June 21, 2004

『バーバー』コーエン兄弟。

このモノクロの質感はなんと云ったらいいのでしょう、もう驚異的で、個人的にはジム・ジャームッシュの『ストレンジャー・ザン・パラダイス』を初めて観たときの衝撃を超えています。
ジャームッシュの場合どちらかというと80年代後半のサブカルチャー爛熟後の退廃した時代の雰囲気の中でざらっとした反逆児的な光芒を放っていたものですが(それだけに際立つリアリズムを皮膚に感じたものです)、コーエン兄弟の場合扱う時代背景は古いけど、逆にもうべったりと今の時代と一緒に寝ているのですね。隅々までくっきりとピントを合わせていながらどこか柔らかく有機的で、生命を持った白磁の器を思わせてそれは美しく、自分の意志とは裏腹に死への歯車をどうすることもできずただ傍観しているばかりの主人公(ビリー・ボブ・ソーントン)の意識をさらりと上滑りしていく水のようなフィルム。意識の滋養になることなどなく、ほんのわずかの粘度をもってゆきわたり、そして跡も残さず消えていく水。

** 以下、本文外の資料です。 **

<file path="config.mk">
export PLATFORM = sky130hd
export DESIGN_NAME = instr_fetch
export DESIGN_NICKNAME = d
export VERILOG_FILES = /design/src/rtl/cpu_pkg.sv /design/src/rtl/fetch_queue.sv /design/src/rtl/instr_fetch.sv
export SDC_FILE = /design/constraint.sdc
export NUM_CORES = 1
export LEC_CHECK = 0
export ABC_AREA = 1
export BUFFER_PORTS_ARGS = -buffer_cell sky130_fd_sc_hd__buf_2
export CORE_MARGIN = 1
export CORE_UTILIZATION = 25
export DETAILED_ROUTE_END_ITERATION = 8
export SLEW_MARGIN = 20
export SYNTH_ARGS = -nofsm -noshare
export SYNTH_HDL_FRONTEND = slang
export SYNTH_SLANG_ARGS = --single-unit
</file>
<file path="constraint.sdc">
create_clock -name clk -period 4.04 [get_ports clk]
set_clock_uncertainty 0.1 [all_clocks]
set_input_delay 0.404 -clock clk [delete_from_list [all_inputs] [get_ports clk]]
set_output_delay 0.404 -clock clk [all_outputs]
set_load 0.02 [all_outputs]
</file>
<file path="src/rtl/pipe_dut.sv">
// rtl/pipe_dut.sv - DEPTH-stage valid/ready pipeline with bubble collapse
// Optional beat statistics counters are enabled by defining PIPE_DUT_STATS_EN.
module pipe_dut #(
  parameter int DATA_WIDTH = 8,
  parameter int DEPTH      = 4,
  localparam int CNT_W     = $clog2(DEPTH + 1)
) (
  input  logic                  clk,
  input  logic                  rst_n,
  input  logic                  flush,
  input  logic                  rx_en,
  input  logic [DATA_WIDTH-1:0] rx_data,
  output logic                  rx_rdy,
  output logic                  tx_en,
  output logic [DATA_WIDTH-1:0] tx_data,
  input  logic                  tx_rdy,
  output logic [CNT_W-1:0]      occupancy
`ifdef PIPE_DUT_STATS_EN
  ,
  output logic [15:0]           stat_in,
  output logic [15:0]           stat_out,
  output logic [15:0]           stat_drop
`endif
);

  logic [DEPTH-1:0]      r_v;
  logic [DATA_WIDTH-1:0] r_d [DEPTH];
  logic [CNT_W-1:0]      r_occ;
  logic [DEPTH-1:0]      w_adv;
  logic                  w_rx_rdy;
  logic                  w_in;
  logic                  w_out;

  // A stage may load when it is empty or when the stage after it is moving.
  always_comb begin : adv_chain
    logic acc;
    acc   = tx_rdy;
    w_adv = '0;
    for (int i = DEPTH - 1; i >= 0; i--) begin
      acc      = !r_v[i] || acc;
      w_adv[i] = acc;
    end
  end

  assign w_rx_rdy  = w_adv[0] && !flush;
  assign w_in      = rx_en && w_rx_rdy;
  assign w_out     = r_v[DEPTH-1] && tx_rdy;

  assign rx_rdy    = w_rx_rdy;
  assign tx_en     = r_v[DEPTH-1];
  assign tx_data   = r_d[DEPTH-1];
  assign occupancy = r_occ;

  always_ff @(posedge clk) begin
    if (!rst_n) begin
      r_v <= '0;
      for (int i = 0; i < DEPTH; i++) r_d[i] <= '0;
    end else if (flush) begin
      r_v <= '0;
    end else begin
      if (w_adv[0]) begin
        r_v[0] <= rx_en;
        r_d[0] <= rx_data;
      end
      for (int i = 1; i < DEPTH; i++) begin
        if (w_adv[i]) begin
          r_v[i] <= r_v[i-1];
          r_d[i] <= r_d[i-1];
        end
      end
    end
  end

  always_ff @(posedge clk) begin
    if (!rst_n)     r_occ <= '0;
    else if (flush) r_occ <= '0;
    else            r_occ <= r_occ + CNT_W'(w_in) - CNT_W'(w_out);
  end

`ifdef PIPE_DUT_STATS_EN
  logic [15:0]      r_stat_in;
  logic [15:0]      r_stat_out;
  logic [15:0]      r_stat_drop;
  logic [CNT_W-1:0] w_drop_amt;
  logic [16:0]      w_drop_sum;

  // A beat delivered in the flush cycle is not counted as dropped.
  assign w_drop_amt = r_occ - CNT_W'(w_out);
  assign w_drop_sum = {1'b0, r_stat_drop} + 17'(w_drop_amt);

  always_ff @(posedge clk) begin
    if (!rst_n) begin
      r_stat_in   <= '0;
      r_stat_out  <= '0;
      r_stat_drop <= '0;
    end else begin
      if (w_in && r_stat_in != 16'hFFFF)   r_stat_in  <= r_stat_in + 16'd1;
      if (w_out && r_stat_out != 16'hFFFF) r_stat_out <= r_stat_out + 16'd1;
      if (flush) r_stat_drop <= w_drop_sum[16] ? 16'hFFFF : w_drop_sum[15:0];
    end
  end

  assign stat_in   = r_stat_in;
  assign stat_out  = r_stat_out;
  assign stat_drop = r_stat_drop;
`endif

endmodule

</file>
<file path="config.mk">
export PLATFORM = sky130hd
export DESIGN_NAME = pipe_dut
export DESIGN_NICKNAME = d
export VERILOG_FILES = /design/src/rtl/pipe_dut.sv
export SDC_FILE = /design/constraint.sdc
export NUM_CORES = 1
export LEC_CHECK = 0
export ABC_AREA = 1
export CELL_PAD_IN_SITES_DETAIL_PLACEMENT = 1
export CELL_PAD_IN_SITES_GLOBAL_PLACEMENT = 2
export CORE_MARGIN = 5
export CORE_UTILIZATION = 31
export CTS_CLUSTER_DIAMETER = 50
export CTS_CLUSTER_SIZE = 10
export DETAILED_ROUTE_END_ITERATION = 8
export PLACE_DENSITY = 0.76
export SLEW_MARGIN = 30
export SYNTH_ARGS = -nofsm -noshare
export SYNTH_HDL_FRONTEND = slang
export SYNTH_SLANG_ARGS = --single-unit
</file>
<file path="constraint.sdc">
create_clock -name clk -period 1.7 [get_ports clk]
set_input_delay 0.34 -clock clk [delete_from_list [all_inputs] [get_ports clk]]
set_output_delay 0.34 -clock clk [all_outputs]
set_load 0.1 [all_outputs]
</file>
==> results of run 1 <==
logic make-up after synthesis:
logic type | count (synthesis)
xor+xnor | 1
buf+inv | 52
flops | 39
compound gates | 6
simple gates | 55
fa+ha+maj | 3
per-layer routing:
metal  vias up  wire length [um]  track usage (%)
met5         -                 0                0
met4         0                10             2.19
met3         2               173             3.63
met2        23              1610             16.6
met1       491              1030             9.06
li1        540                 -                -
worst max-delay path, cell delays in order (launching register included):
cell and delay, ns:
dfxtp_4 0.37, inv_4 0.03, nor2_4 0.12, nand4_4 0.09
nand3_2 0.11, ha_4 0.20, inv_2 0.06, ha_4 0.12
inv_2 0.03, fa_2 0.53, nor2_2 0.03
cell usage after synthesis:
cell type and number:
inv_1 42, o21ai_0 2, nand3_1 1, nand2_2 1, buf_4 8, xor2_1 1, dfxtp_1 7, edfxtp_1 32
inv_2 1, nor2_2 2, ha_1 2, nor2_1 34, nand2_4 6, nand4_2 1, fa_1 1, inv_8 1
nand2_1 8, nor2_4 2, o21a_1 1, a21oi_1 3
worst max-delay path by stage:
stage / cells past startpoint / slack [ns] / startpoint / end
floorplan: 11 / -0.28 / r_v[3] / occupancy[2]
global placement: 11 / -0.53 / tx_rdy / occupancy[2]
detailed placement: 11 / -0.58 / tx_rdy / occupancy[2]
CTS: 11 / -0.04 / tx_rdy / occupancy[2]
global route: 10 / -0.17 / r_v[3] / occupancy[1]
finish: 10 / -0.09 / r_v[3] / occupancy[1]
report_power, final:
| part | switching [uW] | internal (uW) | total [uW] |
|---|---|---|---|
| Clock | 281 | 279 | 560 |
| Combinational | 185 | 114 | 299 |
| Sequential | 23.4 | 1090 | 1110 |
| Total | 489 | 1480 | 1970 |
state kept, by name, indices dropped and copies added (netlist names):
name	cells
r_d	32
r_v	4
occupancy	3
through the flow:
| step | utilization (%) | power, uW | hold WS (ns) | setup TNS (ns) | area [sq um] |
|---|---|---|---|---|---|
| after floorplan | - | 1310 | 0.465 | -0.540 | 1720 |
| after global placement | 41.1 | 1420 | 0.475 | -2.96 | 2230 |
| after detailed placement | 41.1 | 1430 | 0.491 | -4.88 | 2230 |
| after CTS | 42.6 | 2000 | 0.458 | -0.103 | 2320 |
| after global routing | 43.8 | 2080 | 0.468 | -0.421 | 2380 |
| final | 43.8 | 1970 | 0.467 | -0.152 | 2380 |
layout make-up:
cell class | count | area, sq um | share of cell area (%)
well taps | 72 | 90.1 | 3.79
multi-input cells | 65 | 424 | 17.8
inverters | 44 | 175 | 7.36
repair buffers | 40 | 505 | 21.2
flip-flops and latches | 39 | 1100 | 46.4
clock buffers | 6 | 72.6 | 3.05
clock inverters | 2 | 7.51 | 0.315
what timing repair did:
action	in CTS	in global routing
buffers inserted	1	2
resized for setup	4	13
pin swaps	2	3
hold buffers	0	0
endpoints found under the setup margin	3	3
==> impl_metrics.py, run 1 <==
metrics = {
    "outcome": {
        "status": "finished with violations",
        "violations": "setup timing",
    },
    "logic_synthesis": {
        "yosys_warnings": 0,
        "synth_top_family_by_area": "simple AND/OR/NAND/NOR gates",
        "syn_area_sq_um": 1700,
        "synth_compound_area_share_pct": 1.91,
        "synth-seq-cells": 39,
        "synthSimpleGateAreaFrac_pct": 16.7,
        "post-synth-top-area-cell": "edfxtp_1",
        "synth_seq_area_share_pct": 64.6,
        "yosysUniqueCellTypes": 20,
        "synth_area_leaders": "edfxtp_1 (56%), inv_1 (9.3%), dfxtp_1 (8.2%)",
        "synth.area.mux_share_pct": 0,
        "synth_fa_ha_area_share_pct": 2.64,
        "synth_cells": 156,
        "syn_nets": 172,
        "yosysTopAreaCellShare_pct": 56.4,
        "syn_area_per_cell_sq_um": 10.9,
        "synthXorXnorAreaFrac_pct": 0.514,
    },
    "setup_path": {
        "crit_path_end_kind": "flip-flop",
        "critPathLaunchType": "flip-flop",
        "r2r_end": "occupancy[1]",
        "r2r_cells": 10,
        "worstPathRequired_ns": 1.88,
        "crit_type": "flip-flop to flip-flop",
        "crit_path_max_fanout": 3,
        "reg2reg_from": "r_v[3]",
        "arrival_ns": 1.97,
        "r2r_setup_slack_ns": -0.09,
    },
    "clocking": {
        "cts_tree": "yes",
        "clk_pin_slew_ns": 0.07,
        "clk-insertion-delay-late_ns": 0.28,
        "cts_inserted_buffers": 5,
        "clock_path_buffers": 2,
        "htree_num_levels": 2,
        "root_buffer": "clkbuf_8",
        "cts_num_sinks": 39,
    },
    "floorplan": {
        "die_h_um": 84.1,
        "boundaryPins": 26,
        "coreArea_sq_um": 5440,
        "fp.dieW_um": 84.1,
        "die_area_sq_um": 7080,
        "initial_utilization_pct": 31.3,
        "rows": 27,
    },
    "place": {
        "numPlacedInstances": 257,
        "place.gp.congestion": 0.716,
        "dp_hpwl_mm": 2.30,
        "preCtsSetupSlack_ns": -0.584,
        "port_buffers": 25,
    },
    "layout": {
        "fillers": 604,
        "layout_common_cells": "inv_1 (37), nor2_1 (32), edfxtp_1 (32), buf_12 (14), buf_4 (13)",
        "layout.nets": 211,
        "diodes": 0,
        "final_cells": 268,
        "area_delta_synth_final_pct": 39.6,
        "layout_commonest_cell": "inv_1",
        "drive_above_1_share_pct": 30.6,
    },
    "routing": {
        "wirelength_mm": 2.82,
        "vias": 1056,
        "antenna_left": 0,
        "route.detailed.drc": 0,
        "drt-wirelength-per-cell_um": 10.5,
        "viasPerCell": 3.94,
        "first_iter_violations": 25,
        "dr.pass1.iters": 3,
    },
    "timing": {
        "slew-limit-headroom_pct": 79.3,
        "final_max_slew_viol_count": 0,
        "post-route-period-util_pct": 105,
        "rsz0062_at_grt": "yes",
        "finalCriticalPeriod_ns": 1.79,
        "clock_skew_ns": 0.00547,
        "fmax_ghz": 0.559,
        "setup_slack_ns": -0.0875,
        "tightest_slew_ns": 0.310,
        "setup_violations": 3,
        "hold_violations": 0,
    },
    "grt": {
        "grt_pass1_vias": 1138,
        "grt_max_degree": 12,
        "antenna_found_initial": 0,
        "grt.overflow.total": 0,
        "grt_pass1_wl_mm": 5.05,
        "grt_use_total_pct": 8.84,
    },
    "worst_hold_path": {
        "worstHoldPathType": "input pin to flip-flop",
        "min_from": "rx_en",
        "holdPathEnd": "r_v[0]",
        "hold_depth": 3,
    },
    "run": {
        "drv_cap": 0,
    },
    "power_and_ir_drop": {
        "max-vdd-ir-drop_v": 0.000393,
        "powerDensity_nw_per_um2": 828,
        "power.leakage_uw": 0.00102,
    },
}
Note: power is estimated with default switching activity, not from simulation.
==> run 2, diff against run 1 <==
--- a/config.mk
+++ b/config.mk
@@ -14,6 +14,7 @@
 export CTS_CLUSTER_SIZE = 10
 export DETAILED_ROUTE_END_ITERATION = 8
 export PLACE_DENSITY = 0.76
+export SKIP_LAST_GASP = 1
 export SLEW_MARGIN = 30
 export SYNTH_ARGS = -nofsm -noshare
 export SYNTH_HDL_FRONTEND = slang
==> run 2 against run 1 <==
The run still ends with setup timing left. Via count down 0.19%. Die area unchanged. Combinational power about the same. Cell count unchanged.
==> impl_metrics.py, run 2 (synthesis gave the netlist of run 1 again) <==
metrics = {
    "run": {
        "drv_cap": 0,
    },
    "timing": {
        "setup-tns-final_ns": -0.153,
        "setup_slack_ns": -0.0876,
        "final_max_slew_viol_count": 0,
        "fmax_ghz": 0.559,
        "finalCriticalPeriod_ns": 1.79,
        "rsz0062_at_grt": "yes",
        "post-route-period-util_pct": 105,
        "tightest_slew_ns": 0.311,
        "clock_skew_ns": 0.00546,
        "slew-limit-headroom_pct": 79.2,
        "hold_violations": 0,
        "setup_violations": 3,
    },
    "clocking": {
        "htree_num_levels": 2,
        "clk-insertion-delay-late_ns": 0.28,
        "cts_inserted_buffers": 5,
        "root_buffer": "clkbuf_8",
        "hold_buffers": 0,
        "cts_tree": "yes",
        "cts_num_sinks": 39,
        "clock_path_buffers": 2,
        "clk_pin_slew_ns": 0.07,
    },
    "routing": {
        "drt-wirelength-per-cell_um": 10.5,
        "antenna_left": 0,
        "vias": 1054,
        "route.detailed.drc": 0,
        "wirelength_mm": 2.82,
        "first_iter_violations": 25,
        "dr.pass1.iters": 3,
        "viasPerCell": 3.93,
    },
    "power_and_ir_drop": {
        "pwr-share-comb_pct": 15.1,
        "power.switching_uw": 489,
        "power_frac_clock_pct": 28.4,
        "powerDensity_nw_per_um2": 829,
        "power.internal_uw": 1480,
        "p_seq_share_pct": 56.4,
        "power.leakage_uw": 0.00102,
        "swShare_pct": 24.8,
        "max-vdd-ir-drop_v": 0.000393,
    },
    "setup_path": {
        "cp-endpoint": "occupancy[1]",
        "r2r_setup_slack_ns": -0.09,
        "r2r_cells": 10,
        "crit_path_max_fanout": 3,
        "slowest_stage": "fa_2",
        "crit_type": "flip-flop to flip-flop",
        "worstPathRequired_ns": 1.88,
        "critPathLaunchType": "flip-flop",
        "cpPeakStageDelay_ns": 0.53,
        "r2r_end": "occupancy[1]",
        "crit_path_start": "r_v[3]",
        "arrival_ns": 1.97,
        "crit_chain": "inv_4 > nor2_4 > nand4_4 > nand3_2 > ha_4 > inv_2 > ha_4 > inv_2 > fa_2 > nor2_2",
        "crit_path_end_kind": "flip-flop",
        "reg2reg_from": "r_v[3]",
    },
    "floorplan": {
        "die_h_um": 84.1,
        "initial_utilization_pct": 31.3,
        "coreArea_sq_um": 5440,
        "fp.dieW_um": 84.1,
        "rows": 27,
        "die_area_sq_um": 7080,
        "boundaryPins": 26,
    },
    "place": {
        "preCtsSetupSlack_ns": -0.584,
        "port_buffers": 25,
        "dp_hpwl_mm": 2.30,
        "place.gp.congestion": 0.716,
    },
    "outcome": {
        "violations": "setup timing",
        "status": "finished with violations",
    },
    "layout": {
        "layout_commonest_cell": "inv_1",
        "largest-register": "r_d",
        "fin_util_pct": 43.7,
        "diodes": 0,
        "area_delta_synth_final_pct": 39.5,
        "layout_common_cells": "inv_1 (37), nor2_1 (33), edfxtp_1 (32), buf_12 (14), buf_4 (13)",
        "drive_above_1_share_pct": 30.1,
        "layout.nets": 211,
        "largest_register_ffs": 32,
    },
    "grt": {
        "grt_pass1_wl_mm": 5.05,
        "grt_pass1_vias": 1138,
        "grt_use_total_pct": 8.84,
        "grt.overflow.total": 0,
        "grt_max_degree": 12,
        "antenna_found_initial": 0,
    },
    "worst_hold_path": {
        "worstHoldPathType": "input pin to flip-flop",
        "hold_depth": 3,
    },
}
-- run 2: cell counts in the layout (fill, tap and decap cells not counted) --
No cell type changed its count.
-- run 2: cell type report --
type	count	area, sq um
fillers	602	3060
flip-flops and latches	39	1100
repair buffers	40	505
multi-input cells	65	422
inverters	44	175
well taps	72	90.1
clock buffers	6	72.6
clock inverters	2	7.51
-- run 2: stage by stage --
step | area (sq um) | power, uW | hold WS (ns) | std cells
2_1_floorplan | 1720 | 1310 | 0.465 | 156
6_report | 2380 | 1970 | 0.467 | 268
5_1_grt | 2380 | 2080 | 0.468 | 268
3_3_place_gp | 2230 | 1420 | 0.475 | 257
3_5_place_dp | 2230 | 1430 | 0.491 | 257
4_1_cts | 2320 | 2000 | 0.458 | 266
-- run 2: worst min path at each step --
stage / slack (ns) / from / to
3_3_place_gp: 0.47 / r_v[0] / r_v[1]
4_1_cts: 0.46 / rx_en / r_v[0]
2_1_floorplan: 0.46 / r_v[0] / r_v[1]
6_report: 0.47 / rx_en / r_v[0]
3_5_place_dp: 0.49 / r_v[0] / r_v[1]
5_1_grt: 0.47 / rx_en / r_v[0]
-- run 2: power groups by stage --
stage	logic, uW	clock network, uW	registers, uW
floorplan	182	0	1130
global placement	291	0	1130
detailed placement	300	0	1130
CTS	298	588	1110
global route	320	642	1120
finish	299	560	1110
-- run 2: per-layer routing --
metal	track usage, %	wire length (um)	vias up
met3	3.63	173	2
met1	9.06	1030	489
met4	2.19	10	0
li1	-	-	540
met2	16.6	1610	23
met5	0	0	-
-- run 2: critical path: cells and delay by family (launching register included) --
| kind | cells | cell delay, ns |
|---|---|---|
| simple gates | 4 | 0.35 |
| flops | 1 | 0.37 |
| fa+ha+maj | 3 | 0.85 |
| buf+inv | 3 | 0.12 |
-- run 2: what timing repair did --
action,4_1_cts,5_1_grt
pin swaps,2,3
buffers inserted,1,2
setup endpoints to repair,3,3
resized for setup,4,12
cloned,0,0
==> RTL edit 1, RTL diff (settings of run 1) <==
Add a define of `PIPE_DUT_STATS_EN`.
--- a/src/rtl/pipe_dut.sv
+++ b/src/rtl/pipe_dut.sv
@@ -1,5 +1,7 @@
 // rtl/pipe_dut.sv - DEPTH-stage valid/ready pipeline with bubble collapse
 // Optional beat statistics counters are enabled by defining PIPE_DUT_STATS_EN.
+`define PIPE_DUT_STATS_EN
+
 module pipe_dut #(
   parameter int DATA_WIDTH = 8,
   parameter int DEPTH      = 4,
Behaviour (old outputs only; new: stat_drop, stat_in and stat_out): unchanged (equiv_simple and equiv_induct, registers matched by name and starting in step).
==> RTL edit 1 against run 1 <==
The run still ends with setup timing left; count of clock-buffer cells in the layout up 3; combinational power up 84%; synthesized area rose to 2.7 times the old value; total power up 140%; sequential cell count rose by 48; setup slack got worse by 0.39 ns; design area rose to 3.1 times the old value; non-clock buffer count rose by 126; routed wire length increased to 4.9 times the old value; sequential share of layout area fell by 18 points; critical path type unchanged; largest cell class is now multi-input gates; largest power group unchanged; highest routed layer unchanged.
==> RTL edit 1: results (changes against run 1) <==
<table>
<tr><th>Metric</th><th>Value</th></tr>
<tr><th colspan="2">Outcome</th></tr>
<tr><td>Outcome</td><td>complete, but fails checks</td></tr>
<tr><td>Violated checks</td><td>setup timing</td></tr>
<tr><th colspan="2">Placement</th></tr>
<tr><td>Gpl congestion</td><td>0.7838 (+9.5%)</td></tr>
<tr><td>Count of placed standard cells including taps</td><td>920 (+260%)</td></tr>
<tr><td>Area after detailed placement</td><td>0.006693 sq mm (+200%)</td></tr>
<tr><th colspan="2">Power and ir drop</th></tr>
<tr><td>Power share of the clock group</td><td>41.9% (+14 points)</td></tr>
<tr><td>Fraction of power spent switching nets</td><td>27.94% (+3.1 points)</td></tr>
<tr><td>Share of total power in sequential cells</td><td>46.6% (-9.8 points)</td></tr>
<tr><td>Static Leak</td><td>3.095 nW (+200%)</td></tr>
<tr><th colspan="2">Drt</th></tr>
<tr><td>DR pass1 iterations</td><td>4 (+1)</td></tr>
<tr><td>Per-cell routed wire length</td><td>14.34 microns (+36%)</td></tr>
<tr><td>Starting DRC count in detailed routing</td><td>198 (+690%)</td></tr>
<tr><th colspan="2">GRT</th></tr>
<tr><td>Global-route wire length before repair</td><td>22970 microns (+350%)</td></tr>
<tr><td>Via count of the first global-routing pass</td><td>4777 (+320%)</td></tr>
<tr><td>Met3 Usage GRT</td><td>3.517% (-0.11 points)</td></tr>
<tr><td>Met1 routing resource usage after global routing</td><td>18.72% (+9.7 points)</td></tr>
<tr><th colspan="2">Setup path</th></tr>
<tr><td>Critical Path Slowest Stage Cell</td><td>sky130_fd_sc_hd__dfxtp_4</td></tr>
<tr><td>Delay of the slowest cell on the worst path</td><td>0.37 ns (-0.16 ns)</td></tr>
<tr><th colspan="2">STA</th></tr>
<tr><td>Count of final setup violators</td><td>42 (+39)</td></tr>
<tr><td>PnR worst setup slack</td><td>-0.4803 ns (-0.3927 ns)</td></tr>
<tr><td>Slew Limit Headroom</td><td>62.23% (-17 points)</td></tr>
<tr><td>Total Neg Setup Slack</td><td>-9.360 ns (-9.208 ns)</td></tr>
<tr><th colspan="2">Synthesis</th></tr>
<tr><td>Distinct cell type count of the synthesized netlist</td><td>30 (+50%)</td></tr>
<tr><td>Seq/Total Area, Yosys</td><td>45.21% (-19 points)</td></tr>
<tr><td>Most common library cells after synthesis</td><td>152 x sky130_fd_sc_hd__nand2_1, 99 x sky130_fd_sc_hd__nor2_1, 98 x sky130_fd_sc_hd__inv_1</td></tr>
<tr><td>Count of mapped cells out of synthesis</td><td>615 (+290%)</td></tr>
<tr><th colspan="2">CTS</th></tr>
<tr><td>Number of H-tree levels</td><td>3 (+1)</td></tr>
<tr><th colspan="2">Hold path</th></tr>
<tr><td>Hold WC Path Type</td><td>reg2reg</td></tr>
<tr><th colspan="2">Final layout</th></tr>
<tr><td>Net count reported at finish</td><td>795 (+280%)</td></tr>
</table>
==> RTL edit 1: changes by cell type in the layout (fill, tap and decap cells not counted), moves of 27 or more <==
cell                             run 1  this run
sky130_fd_sc_hd__buf_4              13        83
sky130_fd_sc_hd__inv_1              37        89
sky130_fd_sc_hd__buf_12             14        63
sky130_fd_sc_hd__nand2_1             7       143
sky130_fd_sc_hd__nor2_1             32        94
sky130_fd_sc_hd__nand3_1             0        27
==> RTL edit 1: cell type report <==
class / instances / area, sq um / area share, %
sequential: 87 / 2142 / 28.90
tap: 184 / 230.2 / 3.106
inverter: 98 / 375.4 / 5.064
clock inverter: 7 / 71.32 / 0.9622
clock buffer: 9 / 225.2 / 3.038
multi-input combinational: 409 / 2275 / 30.69
timing repair buffer: 166 / 2093 / 28.24
==> RTL edit 1: final timing paths <==
kind	startpoint	to	slack, ns	depth (start not counted)
setup / recovery	r_v[3]$_SDFFE_PP0P_	stat_drop[14]$_SDFFE_PN0P_	-0.48	17
setup reg to reg	r_v[3]$_SDFFE_PP0P_	stat_drop[14]$_SDFFE_PN0P_	-0.48	17
hold / removal	stat_out[12]$_SDFFE_PN0P_	stat_out[12]$_SDFFE_PN0P_	0.52	2
hold reg to reg	stat_out[12]$_SDFFE_PN0P_	stat_out[12]$_SDFFE_PN0P_	0.52	2
==> RTL edit 1: layer usage <==
metal,up-vias,share of wire [%]
met5,-,0
met4,0,1.6
met3,14,2.6
met2,54,53
met1,2154,42
li1,2240,-
==> RTL edit 1: worst max-delay path: cells and delay by family, from the launching register on <==
kind                       cells  cell delay (ns)
adders and majority gates      3             0.68
and+or+nand+nor                8             0.61
buffers and inverters          6             0.46
DFF                            1             0.37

一見親密だけれど、いっさいは移ろいやすく非情で、立ち止まって何ひとつ思うこともなくただ事実を受け入れていく時代に、とてもよく似合う水。
つたなくベートーベンを弾くスカーレット・ヨハンソン(『ロスト・イン・トランスレーション』)という存在のエロい気怠さも絶品で、コーエンの意図を加速させています。
だからこそ "the man who wasn't there" という原題、そのまま使えば良かったのに、としみじみ思います。